Harry does not appear to have been much of a settling-down man. He changed jobs fairly often, and by 1907, he was working for a typewriter company for between £5 and £6 a week. On the side, he was also the organist at Isleworth Parish Church, and appears to have been a choirmaster as well. London domesticity rankled with him, and suddenly, after telling his wife that he was 'tired of her', he vanished.
Nellie made desperate inquiries to find out where her husband was; he had left her without the means to look after their two young children. She eventually found out that he had been living with another woman - and that both of them had now disappeared. She duly summonsed her husband for desertion. Her case was heard at Brentford Police Court on 19 December 1907, where she detailed her situation.

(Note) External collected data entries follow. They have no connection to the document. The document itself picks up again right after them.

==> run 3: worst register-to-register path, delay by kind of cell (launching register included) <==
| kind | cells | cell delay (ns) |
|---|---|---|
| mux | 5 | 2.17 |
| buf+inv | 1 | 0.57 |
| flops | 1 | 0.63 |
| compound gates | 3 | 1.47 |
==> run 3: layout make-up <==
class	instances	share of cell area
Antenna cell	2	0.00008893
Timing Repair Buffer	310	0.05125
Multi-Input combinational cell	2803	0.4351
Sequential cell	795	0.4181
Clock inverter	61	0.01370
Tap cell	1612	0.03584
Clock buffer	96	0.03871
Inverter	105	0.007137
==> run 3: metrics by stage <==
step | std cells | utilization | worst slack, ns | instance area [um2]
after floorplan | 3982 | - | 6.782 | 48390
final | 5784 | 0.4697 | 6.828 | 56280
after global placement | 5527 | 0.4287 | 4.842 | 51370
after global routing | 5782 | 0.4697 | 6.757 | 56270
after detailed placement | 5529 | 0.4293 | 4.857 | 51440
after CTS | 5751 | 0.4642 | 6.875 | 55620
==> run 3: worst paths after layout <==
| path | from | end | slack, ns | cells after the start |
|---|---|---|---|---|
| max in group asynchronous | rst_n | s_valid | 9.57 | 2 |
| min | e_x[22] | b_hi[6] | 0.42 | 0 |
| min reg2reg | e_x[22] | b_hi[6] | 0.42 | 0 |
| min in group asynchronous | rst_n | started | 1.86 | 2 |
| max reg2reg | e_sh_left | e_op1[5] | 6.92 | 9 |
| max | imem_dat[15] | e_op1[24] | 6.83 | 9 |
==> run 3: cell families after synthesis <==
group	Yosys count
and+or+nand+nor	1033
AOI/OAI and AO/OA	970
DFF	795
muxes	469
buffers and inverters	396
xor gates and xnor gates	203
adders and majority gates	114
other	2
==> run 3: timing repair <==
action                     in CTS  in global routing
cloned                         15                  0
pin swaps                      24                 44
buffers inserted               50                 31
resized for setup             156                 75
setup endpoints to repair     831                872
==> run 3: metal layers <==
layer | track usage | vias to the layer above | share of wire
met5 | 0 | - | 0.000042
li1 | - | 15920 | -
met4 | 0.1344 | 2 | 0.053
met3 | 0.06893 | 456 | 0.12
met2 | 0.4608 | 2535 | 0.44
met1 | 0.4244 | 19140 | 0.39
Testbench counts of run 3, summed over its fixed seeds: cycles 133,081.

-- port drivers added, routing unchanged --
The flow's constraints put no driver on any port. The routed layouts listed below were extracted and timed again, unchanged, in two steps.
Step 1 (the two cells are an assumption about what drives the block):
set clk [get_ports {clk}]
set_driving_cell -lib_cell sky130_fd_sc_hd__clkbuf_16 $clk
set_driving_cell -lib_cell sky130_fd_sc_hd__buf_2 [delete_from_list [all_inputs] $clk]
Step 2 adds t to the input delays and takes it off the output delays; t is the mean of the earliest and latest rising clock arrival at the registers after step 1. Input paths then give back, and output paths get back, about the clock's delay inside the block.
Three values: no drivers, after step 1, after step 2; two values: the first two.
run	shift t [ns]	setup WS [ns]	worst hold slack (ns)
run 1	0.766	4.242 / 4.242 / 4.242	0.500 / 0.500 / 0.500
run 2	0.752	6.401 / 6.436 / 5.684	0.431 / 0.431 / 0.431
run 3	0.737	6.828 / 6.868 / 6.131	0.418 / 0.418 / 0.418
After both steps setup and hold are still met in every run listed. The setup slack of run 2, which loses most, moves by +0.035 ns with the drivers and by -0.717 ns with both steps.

Montagu Sharpe, who heard Nellie Foan’s case
Suddenly, a stylishly-dressed woman stepped into the box and asked if she could give the magistrate, Montagu Sharpe, her card, rather than having to say her name out loud. He agreed. She detailed how she was the mother of seven children, and that in June 1907, one of her daughters had mysteriously disappeared. This lady - who described her 'mental anguish' at the situation - ended up employing private detectives to try and locate her daughter, but they failed.
The detectives failed on this occasion, but by chance, a family friend was walking down the Strand one day when he saw the daughter. He begged her to write to her mother to explain the situation, and she did so, saying she was with 'Harry'. In court, the mother said she had no doubt that her daughter was living with Nellie Foan's husband, for she had confessed it. As a result of the anonymous lady's evidence, it was agreed that Nellie could have a separation order, and Foan be made to be her an allowance of 30 shillings a week - even though it was not known where he was.
The entry for Harry’s wife and children in the 1911 census (TNA/TheGenealogist)
From this point, Harry Foan disappears from UK records - he is not on any subsequent census, or marriage or death records. Nellie is more evident - she had to move in with a bachelor brother in Twickenham, where she raised her sons and died in 1959, aged 82. Without the name of the stylish lady and her daughter, how could I find out what happened subsequently, when the private detective agency had failed?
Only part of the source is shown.